Energy Minister Bronwyn Eyre said the lone difference is that Saskatchewan has a sunset clause in place until Jan. 31, 2019.
“There is a penalty system in place and again, it’s identical to the Alberta legislation,” Eyre said.
“This is really about export permits for truck and for track, anything that would in our case, Saskatchewan’s case, be transporting natural gas, oil, refined products, would be subject to the export permits legislation.”
The proposal does not mention British Columbia specifically, but Saskatchewan has said it is supporting Alberta in a dispute with B.C. over the Trans Mountain pipeline.
The expansion of the pipeline to the West Coast has been approved by the federal government, but B.C. is fighting it in the courts.
Eyre said that $2.6 billion has been lost from the sector in the province along with $200 million in royalties.

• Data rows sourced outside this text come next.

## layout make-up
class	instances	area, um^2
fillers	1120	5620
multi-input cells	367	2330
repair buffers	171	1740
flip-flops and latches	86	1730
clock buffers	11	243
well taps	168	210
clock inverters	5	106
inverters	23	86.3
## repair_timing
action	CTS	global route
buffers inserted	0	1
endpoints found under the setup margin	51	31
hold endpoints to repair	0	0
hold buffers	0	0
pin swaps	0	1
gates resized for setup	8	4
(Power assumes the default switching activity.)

She acknowledged that there are issues with the bill and current trade agreements, but that Saskatchewan needs to defend its rights.
“There are issues with the constitution in terms of who will step up here to protect the resource sector and constitutionally speaking, again, we trump that because we have that responsibility over our energy sector,” Eyre said.
“That’s the law and that’s in the constitution.”
B.C. Attorney General David Eby said Monday that the government will review the Saskatchewan law to determine if it discriminates against his province.
“We’ve reviewed the Alberta legislation and if it’s based on that legislation it’s as unconstitutional in Saskatchewan as it is in Alberta,” he said.
“The nature of the Canadian constitution is it applies across Canada. We’ll have a look at that legislation and we’ll make that determination about how to protect British Columbians from unconstitutional legislation that targets British Columbians.”
Saskatchewan Opposition NDP Leader Ryan Meili said that his party is still looking over the bill and seeking out opinions regarding the legality of the measure.
“We heard some actors like the Canadian Fuels Association posing that this could potentially cause problems for workers in different areas of the economy,” Meili said.
“I think any time you’re starting to introduce trade barriers between provinces—however that is done—there’s potential serious consequences and those need to be explored and understood.”
Eyre said the bill is a last resort and will only be used if the pipeline continues to be stalled.
“This is not something that we want to do, we don’t want to find ourselves in this position,” she said.
—With files from Dirk Meissner in Victoria.